Doctors, infectious disease specialists, epidemiologists, etc. know more things about diseases, their courses, what increases or decreases their rate of spread, and so on than most. But the most crucial of that information has been browbeaten into the rest of us by now. Limited and imperfect testing also means that the available statistics may be very misleading (e.g., is an uptick in reported cases real or the result of an increasing rate of, or more accuracy in, testing, which is crucial to determining the likely future course COVID-19?). Further, to the extent that the virus’s characteristics are unique, no one knows exactly what will happen. All of that makes “shut up and listen” advice less compelling.

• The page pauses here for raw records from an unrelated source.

**src/rtl/board_draw_ctrl_pkg.sv**
```systemverilog
`default_nettype none
// +----------------------------------------------------------------------+
// | Package   : display_defs                                             |
// | Purpose   : Shared display constants and draw-sequencer state        |
// |             encodings for the minesweeper board renderer.            |
// | Contents  : CELL_PX, VGA_W, VGA_H, WHITE, BLACK, draw_state_t        |
// | Revision  : 1.0  initial release                                     |
// +----------------------------------------------------------------------+
package display_defs;

   localparam int CELL_PX = 8;     // cell edge length in pixels
   localparam int VGA_W   = 160;   // adapter resolution, x
   localparam int VGA_H   = 120;   // adapter resolution, y

   localparam logic [2:0] WHITE = 3'b111;
   localparam logic [2:0] BLACK = 3'b000;

   typedef enum logic [1:0] {
      ST_IDLE  = 2'd0,
      ST_BOARD = 2'd1,
      ST_CELL  = 2'd2,
      ST_FIN   = 2'd3
   } draw_state_t;

endpackage
`default_nettype wire

```
**src/rtl/board_draw_ctrl_box_raster.sv**
```systemverilog
`default_nettype none
// +----------------------------------------------------------------------+
// | Module    : box_raster                                               |
// | Purpose   : Row-major pixel walker over one CELL_PX x CELL_PX box.   |
// |             px is the inner (fast) index, py the outer one.          |
// | Ports     : clock, resetn   - clock / async active-low reset         |
// |             clear           - return to pixel (0,0)                  |
// |             step            - advance one pixel (wraps after last)   |
// |             px, py          - current pixel within the box           |
// |             last_pixel      - current pixel is (7,7)                 |
// |             is_border       - current pixel lies on the box outline  |
// | Revision  : 1.0  initial release                                     |
// +----------------------------------------------------------------------+
module box_raster
   import display_defs::*;
(
   input  logic       clock,
   input  logic       resetn,
   input  logic       clear,
   input  logic       step,
   output logic [2:0] px,
   output logic [2:0] py,
   output logic       last_pixel,
   output logic       is_border
);

   localparam logic [2:0] c_last_px = 3'(CELL_PX - 1);

   logic [2:0] r_px;
   logic [2:0] r_py;

   // Stepping past the last pixel wraps both counters to zero, so the
   // next box starts on the very next step with no idle cycle.
   always_ff @(posedge clock or negedge resetn) begin
      if (!resetn) begin
         r_px <= 3'd0;
         r_py <= 3'd0;
      end else if (clear) begin
         r_px <= 3'd0;
         r_py <= 3'd0;
      end else if (step) begin
         r_px <= (r_px == c_last_px) ? 3'd0 : r_px + 3'd1;
         if (r_px == c_last_px) begin
            r_py <= (r_py == c_last_px) ? 3'd0 : r_py + 3'd1;
         end
      end
   end

   assign px         = r_px;
   assign py         = r_py;
   assign last_pixel = (r_px == c_last_px) && (r_py == c_last_px);
   assign is_border  = (r_px == 3'd0) || (r_px == c_last_px) ||
                       (r_py == 3'd0) || (r_py == c_last_px);

endmodule
`default_nettype wire

```
**src/rtl/board_draw_ctrl.sv**
```systemverilog
`default_nettype none
// +----------------------------------------------------------------------+
// | Module    : board_draw_ctrl                                          |
// | Purpose   : Owns the VGA adapter write port. Draws the full empty    |
// |             board (GRID_SIZE x GRID_SIZE outlined boxes) or redraws  |
// |             a single cell, one pixel per clock.                      |
// | Ports     : clock, resetn        - clock / async active-low reset    |
// |             start_board          - full-board draw request (level)   |
// |             cell_req             - single-cell redraw request (level)|
// |             cell_row, cell_col   - cell address for cell_req         |
// |             cell_colour          - interior colour for cell_req      |
// |             board_ack, cell_ack  - one-cycle acceptance pulses       |
// |             busy                 - job in progress                   |
// |             done                 - one-cycle end-of-job pulse        |
// |             x, y, colour,writeEn - VGA adapter pixel write port      |
// | Revision  : 1.0  initial release                                     |
// +----------------------------------------------------------------------+
module board_draw_ctrl
   import display_defs::*;
#(
   parameter int         GRID_SIZE   = 8,
   parameter int         CELL_PX     = 8,
   parameter int         ORIGIN_X    = 16,
   parameter int         ORIGIN_Y    = 8,
   parameter logic [2:0] LINE_COLOUR = WHITE,
   parameter logic [2:0] FILL_COLOUR = BLACK
)
(
   input  logic       clock,
   input  logic       resetn,
   input  logic       start_board,
   input  logic       cell_req,
   input  logic [3:0] cell_row,
   input  logic [3:0] cell_col,
   input  logic [2:0] cell_colour,
   output logic       board_ack,
   output logic       cell_ack,
   output logic       busy,
   output logic       done,
   output logic [7:0] x,
   output logic [6:0] y,
   output logic [2:0] colour,
   output logic       writeEn
);

   // ------------------------------------------------------------------
   // Elaboration-time sanity checks on the board geometry
   // ------------------------------------------------------------------
   if (GRID_SIZE < 1 || GRID_SIZE > 15) begin : g_bad_grid
      $error("board_draw_ctrl: GRID_SIZE must be 1..15");
   end
   if (CELL_PX != 8) begin : g_bad_cell_px
      $error("board_draw_ctrl: CELL_PX must be 8");
   end
   if (ORIGIN_X + GRID_SIZE * CELL_PX > VGA_W) begin : g_bad_origin_x
      $error("board_draw_ctrl: board exceeds screen width");
   end
   if (ORIGIN_Y + GRID_SIZE * CELL_PX > VGA_H) begin : g_bad_origin_y
      $error("board_draw_ctrl: board exceeds screen height");
   end

   localparam logic [3:0] c_last_idx = 4'(GRID_SIZE - 1);
   localparam logic [3:0] c_grid     = 4'(GRID_SIZE);

   // ------------------------------------------------------------------
   // Registers and next-state wires
   // ------------------------------------------------------------------
   draw_state_t r_state, w_state_nxt;

   logic [7:0] r_x,         w_x_nxt;
   logic [6:0] r_y,         w_y_nxt;
   logic [2:0] r_colour,    w_colour_nxt;
   logic       r_we,        w_we_nxt;
   logic       r_busy,      w_busy_nxt;
   logic       r_done,      w_done_nxt;
   logic       r_board_ack, w_board_ack_nxt;
   logic       r_cell_ack,  w_cell_ack_nxt;
   logic [3:0] r_row,       w_row_nxt;
   logic [3:0] r_col,       w_col_nxt;
   logic [2:0] r_interior,  w_interior_nxt;

   logic       w_clear;
   logic       w_step;
   logic [2:0] w_px;
   logic [2:0] w_py;
   logic       w_last_pixel;
   logic       w_is_border;
   logic       w_cell_in_range;
   logic [7:0] w_pix_x;
   logic [6:0] w_pix_y;

   box_raster u_box_raster (
      .clock      (clock),
      .resetn     (resetn),
      .clear      (w_clear),
      .step       (w_step),
      .px         (w_px),
      .py         (w_py),
      .last_pixel (w_last_pixel),
      .is_border  (w_is_border)
   );

   // Screen coordinates are formed at full width and then truncated to
   // the adapter port widths; the geometry checks above keep them in range.
   assign w_pix_x = 8'(9'(ORIGIN_X) + 9'({r_col, 3'b000}) + 9'(w_px));
   assign w_pix_y = 7'(8'(ORIGIN_Y) + 8'({r_row, 3'b000}) + 8'(w_py));

   assign w_cell_in_range = (cell_row < c_grid) && (cell_col < c_grid);

   // ------------------------------------------------------------------
   // State register
   // ------------------------------------------------------------------
   always_ff @(posedge clock or negedge resetn) begin
      if (!resetn) begin
         r_state <= ST_IDLE;
      end else begin
         r_state <= w_state_nxt;
      end
   end

   // ------------------------------------------------------------------
   // Next-state and next-output logic
   // ------------------------------------------------------------------
   always_comb begin
      w_state_nxt     = r_state;
      w_x_nxt         = r_x;
      w_y_nxt         = r_y;
      w_colour_nxt    = r_colour;
      w_we_nxt        = 1'b0;
      w_busy_nxt      = r_busy;
      w_done_nxt      = 1'b0;
      w_board_ack_nxt = 1'b0;
      w_cell_ack_nxt  = 1'b0;
      w_row_nxt       = r_row;
      w_col_nxt       = r_col;
      w_interior_nxt  = r_interior;
      w_clear         = 1'b0;
      w_step          = 1'b0;

      case (r_state)
         ST_IDLE: begin
            // Board init wins when both requesters are waiting; the cell
            // requester keeps its level high and is served afterwards.
            if (start_board) begin
               w_board_ack_nxt = 1'b1;
               w_busy_nxt      = 1'b1;
               w_clear         = 1'b1;
               w_row_nxt       = 4'd0;
               w_col_nxt       = 4'd0;
               w_interior_nxt  = FILL_COLOUR;
               w_state_nxt     = ST_BOARD;
            end else if (cell_req) begin
               w_cell_ack_nxt  = 1'b1;
               w_busy_nxt      = 1'b1;
               w_clear         = 1'b1;
               w_row_nxt       = cell_row;
               w_col_nxt       = cell_col;
               w_interior_nxt  = cell_colour;
               // An off-board cell is acknowledged but draws nothing.
               w_state_nxt     = w_cell_in_range ? ST_CELL : ST_FIN;
            end
         end

         ST_BOARD, ST_CELL: begin
            w_we_nxt     = 1'b1;
            w_x_nxt      = w_pix_x;
            w_y_nxt      = w_pix_y;
            w_colour_nxt = w_is_border ? LINE_COLOUR : r_interior;
            w_step       = 1'b1;
            if (w_last_pixel) begin
               if (r_state == ST_CELL) begin
                  w_state_nxt = ST_FIN;
               end else if (r_col == c_last_idx) begin
                  w_col_nxt = 4'd0;
                  if (r_row == c_last_idx) begin
                     w_state_nxt = ST_FIN;
                  end else begin
                     w_row_nxt = r_row + 4'd1;
                  end
               end else begin
                  w_col_nxt = r_col + 4'd1;
               end
            end
         end

         ST_FIN: begin
            w_done_nxt  = 1'b1;
            w_busy_nxt  = 1'b0;
            w_state_nxt = ST_IDLE;
         end

         default: begin
            w_state_nxt = ST_IDLE;
         end
      endcase
   end

   // ------------------------------------------------------------------
   // Output and job-context registers
   // ------------------------------------------------------------------
   always_ff @(posedge clock or negedge resetn) begin
      if (!resetn) begin
         r_x         <= 8'd0;
         r_y         <= 7'd0;
         r_colour    <= 3'd0;
         r_we        <= 1'b0;
         r_busy      <= 1'b0;
         r_done      <= 1'b0;
         r_board_ack <= 1'b0;
         r_cell_ack  <= 1'b0;
         r_row       <= 4'd0;
         r_col       <= 4'd0;
         r_interior  <= 3'd0;
      end else begin
         r_x         <= w_x_nxt;
         r_y         <= w_y_nxt;
         r_colour    <= w_colour_nxt;
         r_we        <= w_we_nxt;
         r_busy      <= w_busy_nxt;
         r_done      <= w_done_nxt;
         r_board_ack <= w_board_ack_nxt;
         r_cell_ack  <= w_cell_ack_nxt;
         r_row       <= w_row_nxt;
         r_col       <= w_col_nxt;
         r_interior  <= w_interior_nxt;
      end
   end

   assign x         = r_x;
   assign y         = r_y;
   assign colour    = r_colour;
   assign writeEn   = r_we;
   assign busy      = r_busy;
   assign done      = r_done;
   assign board_ack = r_board_ack;
   assign cell_ack  = r_cell_ack;

endmodule
`default_nettype wire

```
**config.mk**
```make
export PLATFORM = sky130hd
export DESIGN_NAME = board_draw_ctrl
export DESIGN_NICKNAME = d
export VERILOG_FILES = /design/src/rtl/board_draw_ctrl_pkg.sv /design/src/rtl/board_draw_ctrl_box_raster.sv /design/src/rtl/board_draw_ctrl.sv
export SDC_FILE = /design/constraint.sdc
export NUM_CORES = 1
export LEC_CHECK = 0
export ABC_CLOCK_PERIOD_IN_PS = 2600
export CAP_MARGIN = 5
export CORE_MARGIN = 5
export CORE_UTILIZATION = 50
export CTS_BUF_LIST = sky130_fd_sc_hd__clkbuf_8
export DETAILED_ROUTE_END_ITERATION = 12
export PLACE_DENSITY = 0.74
export SLEW_MARGIN = 20
export SYNTH_ARGS = -nofsm -noshare
export SYNTH_HDL_FRONTEND = slang
export SYNTH_SLANG_ARGS = --single-unit
```
**constraint.sdc**
```tcl
create_clock -name clock -period 2.6 [get_ports clock]
set_input_delay 0.52 -clock clock [delete_from_list [all_inputs] [get_ports clock]]
set_output_delay 0.52 -clock clock [all_outputs]
set_load 0.1 [all_outputs]
```
==> run summary, run 1 <==
After synthesis, the cell types taking the most area are sky130_fd_sc_hd__dfrtp_1 49%, sky130_fd_sc_hd__ha_1 7.6%, sky130_fd_sc_hd__mux2_2 6.3%. For this run, the share of the core covered by cells in the final layout is 64.6%. The H-tree depth is 2. The number of antenna-violating nets in the routed design came out at 0. The number of warnings reported in the yosys synthesis log is 0. The headroom to the max-slew limit is 39.2%. The count of port buffers added during placement is 37.

The area of the die came out at between 5000 and 6000 um^2. Before antenna repair, the detailed router went through 4 iterations. The number of clock sinks seen by CTS came out at 42. The number of gates resized after cts came out at 0. The largest total area in the synthesized netlist belongs to sky130_fd_sc_hd__dfrtp_1. The pin count of the biggest net entering global routing is 43. For the worst flop-to-flop path, the logic depth is 6. The number of placed I/O pins came out at 38. Of all flip-flops after synthesis, the portion carrying an async set or reset was 100%. The top-area cell type share of the netlist area came out at 49.1%. The library cell used most frequently in the layout, excluding fill and tap cells, is sky130_fd_sc_hd__dfrtp_1.

The hold buffer count at cts came out at 0. Post-CTS timing repair inserted 0 buffers for setup. The count of final setup violators came out at 0.

Dividing the detail-routed via count by the number of cells gives 5.38. The highest clock rate came out at 0.490 GHz. The final net count is 256. The final wirelength came out at 4.32 mm. Dividing the final minimum period by the clock period gives ~79%. The global placer's final weighted congestion is 0.867. The number of remaining DRC errors is 0. The master cell of the clock root buffer is sky130_fd_sc_hd__clkbuf_8. Setup repair after global routing left no endpoint under its margin. The number of antenna violations at the first check in global routing is 0. The endpoint identified for the worst register-to-register timing path is r_col[2]. The final global-route overflow total is 0.

The transition time of the tightest slew-check pin is around 0.91 ns. The initial standard-cell utilization of the core is a little over half. The number of different library cells in the post-synthesis netlist is slightly above 40. In this run the worst path has a maximum fanout of 19. The first-pass GRT wire length came out at between 7 and 8 mm. After synthesis the netlist holds a flip-flop and latch count of 42. In this run the worst hold path is classified as in -> async. The horizontal die dimension came out at approximately 75 um. The final setup skew came out at roughly 0.0047 ns. The total CTS buffers is 5. Detailed routing inserted a total of 1501 vias. The final number of max-transition violations is 0.

The worst register-to-register path begins at r_state[0]. Summed over all failing endpoints, the final setup total negative slack is 0 ns. Counting every net in the synthesized netlist gives between 200 and 250.

The max capacitance violation total came out at 0. The worst setup path is of the reg -> reg kind. In the layout the commonest cells are 42 x sky130_fd_sc_hd__dfrtp_1, 26 x sky130_fd_sc_hd__buf_4, 25 x sky130_fd_sc_hd__nor2_1. After layout, the minimum clock period comes to around 2.0 ns. The total core area came out at approximately 4100 um^2. The arrival time at the worst endpoint is around 2.2 ns.

The maximum buffer depth of the clock tree came out at 2. The average wire per standard cell is between 15 and 20 um. The share of the yosys chip area belonging to registers came out at between 40% and 50%. The data required time at the worst endpoint came out at 2.77 ns.

TritonCTS built the clock tree. The number of global-route vias before repair is around 1600. The summed instance area of the synthesized netlist is 2140 um^2. The layout-stage area growth over the synthesis result is 23.5%.

The category of the worst setup path capture point is a register. The number of diodes came out at 0. The placed wire-length estimate after detailed placement is 3.20 mm. The count of endpoints failing hold in the final timing report came out at 0. After synthesis, the mean cell area works out to around 11 um^2. The clock insertion delay at the later pin of the skew report is a little under 0.3 ns. The post-route netlist has 25.8% of its cells at a drive strength greater than 1. The run finished with clean final reports. The aggregate global-route resource usage came out at approximately 17%. The register-to-register setup slack came out at ~0.56 ns.

The count of mapped cells out of synthesis is between 150 and 200. The final hold slack is around 0.36 ns. STA classifies the critical path startpoint as a register.

Clock-pin slew was measured on the worst setup and hold paths at roughly 0.080 ns. The number of DRC markers in iteration 0 came out at 124. The count of standard-cell rows came out at 23.

The count of flip-flops with a built-in enable after synthesis came out at 0. The overall die height came out at about 75 um. The most used flip-flop cell after synthesis is sky130_fd_sc_hd__dfrtp_1.
worst max-delay path by stage:
| stage | startpoint | slack, ns | endpoint | depth (start not counted) |
|---|---|---|---|---|
| 5_1_grt | r_state[0] | 0.45 | r_col[2] | 6 |
| 4_1_cts | r_state[0] | 0.56 | r_col[2] | 6 |
| 3_5_place_dp | start_board | 0.39 | r_state[0] | 5 |
| 2_1_floorplan | r_state[0] | 0.75 | r_col[2] | 7 |
| 3_3_place_gp | start_board | 0.48 | r_state[0] | 5 |
| 6_report | r_state[0] | 0.56 | r_col[2] | 6 |
through the flow:
step | cells | setup slack (ns) | cell area [um^2]
final | 279 | 0.558 | 2640
after global routing | 279 | 0.445 | 2640
after detailed placement | 271 | 0.394 | 2500
after floorplan | 187 | 0.747 | 2140
after CTS | 279 | 0.558 | 2640
after global placement | 271 | 0.484 | 2500
synth_stat cells, types with 2 or more instances:
cell / instances
sky130_fd_sc_hd__mux2i_1: 6
sky130_fd_sc_hd__clkbuf_1: 2
sky130_fd_sc_hd__mux2_2: 12
sky130_fd_sc_hd__a21oi_1: 17
sky130_fd_sc_hd__o21ai_0: 3
sky130_fd_sc_hd__nand2b_1: 3
sky130_fd_sc_hd__inv_1: 14
sky130_fd_sc_hd__xnor2_1: 4
sky130_fd_sc_hd__ha_1: 13
sky130_fd_sc_hd__and3b_2: 2
sky130_fd_sc_hd__a311oi_1: 2
sky130_fd_sc_hd__a31oi_1: 3
sky130_fd_sc_hd__a22o_1: 3
sky130_fd_sc_hd__nor2_1: 25
sky130_fd_sc_hd__nand3_1: 2
sky130_fd_sc_hd__a32oi_1: 2
sky130_fd_sc_hd__a22oi_1: 2
sky130_fd_sc_hd__nand2b_4: 2
sky130_fd_sc_hd__nand2_1: 5
sky130_fd_sc_hd__dfrtp_1: 42
sky130_fd_sc_hd__buf_2: 3
flip-flops by register name (all words and copies together) (netlist names), 3 cells and up:
| signal | count |
|---|---|
| u_box_raster.py | 3 |
| u_box_raster.px | 3 |
| r_row | 4 |
| r_interior | 3 |
| colour | 3 |
| y | 7 |
| r_col | 4 |
| x | 8 |
critical path, cell delays in order (launching register included):
cell and delay (ns):
sky130_fd_sc_hd__dfrtp_1 0.37, sky130_fd_sc_hd__inv_1 0.08, sky130_fd_sc_hd__ha_1 0.44, sky130_fd_sc_hd__buf_4 0.27, sky130_fd_sc_hd__a221oi_4 0.43, sky130_fd_sc_hd__mux2i_1 0.23
sky130_fd_sc_hd__o211ai_1 0.10
final cells by class:
class	count	area, um^2
clock buffer	6	82.6
clock inverter	2	60.1
fill	334	1450
inverter	14	52.6
multi-input combinational	125	1000
sequential	42	1050
tap	50	62.6
timing repair buffer	40	330
per-layer routing:
layer  wire length, um  global-route usage [%]  up-vias
met3               246                    5.01        4
met1              1830                    20.8      718
li1                  -                       -      737
met5                 0                       0        -
met4                47                    6.41        0
met2              2200                    27.5       42
cell families after synthesis:
family / share of synthesized area [%]
simple gates: 14.0
flops: 49.1
mux: 9.12
xor+xnor: 2.05
compound gates: 14.0
buf+inv: 4.03
fa+ha+maj: 7.60
Power of run 1 is not shown: default switching activity piles up to over one toggle a cycle in this logic, so the estimate is an artifact.
==> run 2, diff against run 1 <==
Settings changed: ABC_CLOCK_PERIOD_IN_PS 2600 to 1700, CORE_UTILIZATION 50 to 49, PLACE_DENSITY 0.74 to 0.76.
Clock period 2.6 ns to 1.7 ns, I/O delays scaled along.
==> run 2 against run 1 <==
- the run now ends with setup timing left
- count of clock-buffer cells in the layout did not move
- global-route usage rose by 0.063 points
- wire length rose by 9.7%
- maximum frequency rose by 18%
- worst hold slack got worse by 0.26 ns
- setup slack got worse by 0.59 ns
- utilization rose by 9.0 points
- flip-flop and latch count did not move
- sequential share of layout area fell by 6.6 points
- largest cell class is now multi-input gates
- clock skew rose by 0.0032 ns
- design area rose by 20%
- die area rose by 1.8%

More important, however, may be that in making recommendations to address COVID-19, those with detailed knowledge of the disease (the experts we have been told to obey) do not have sufficient knowledge of the consequences of their “solutions” for the economy and society to know what the costs will be. That means that they don’t know enough to accurately compare the benefits to the costs. In particular, because of their relative unawareness of the many margins at which effects will be felt, the medical experts we are being told to follow will likely underestimate those costs. When combined with their natural desire to solve the medical problem, however severe it might get, this can lead to overly draconian proposals.
This issue has been brought to the fore by the increasing number of people who have begun questioning the likelihood of the apocalyptic scenarios driving the “OMG! We need to do everything that might help” tweetstorms, on the one hand, and those who are emphasizing that “shutting down the economy” is far more costly than planners recognized, on the other.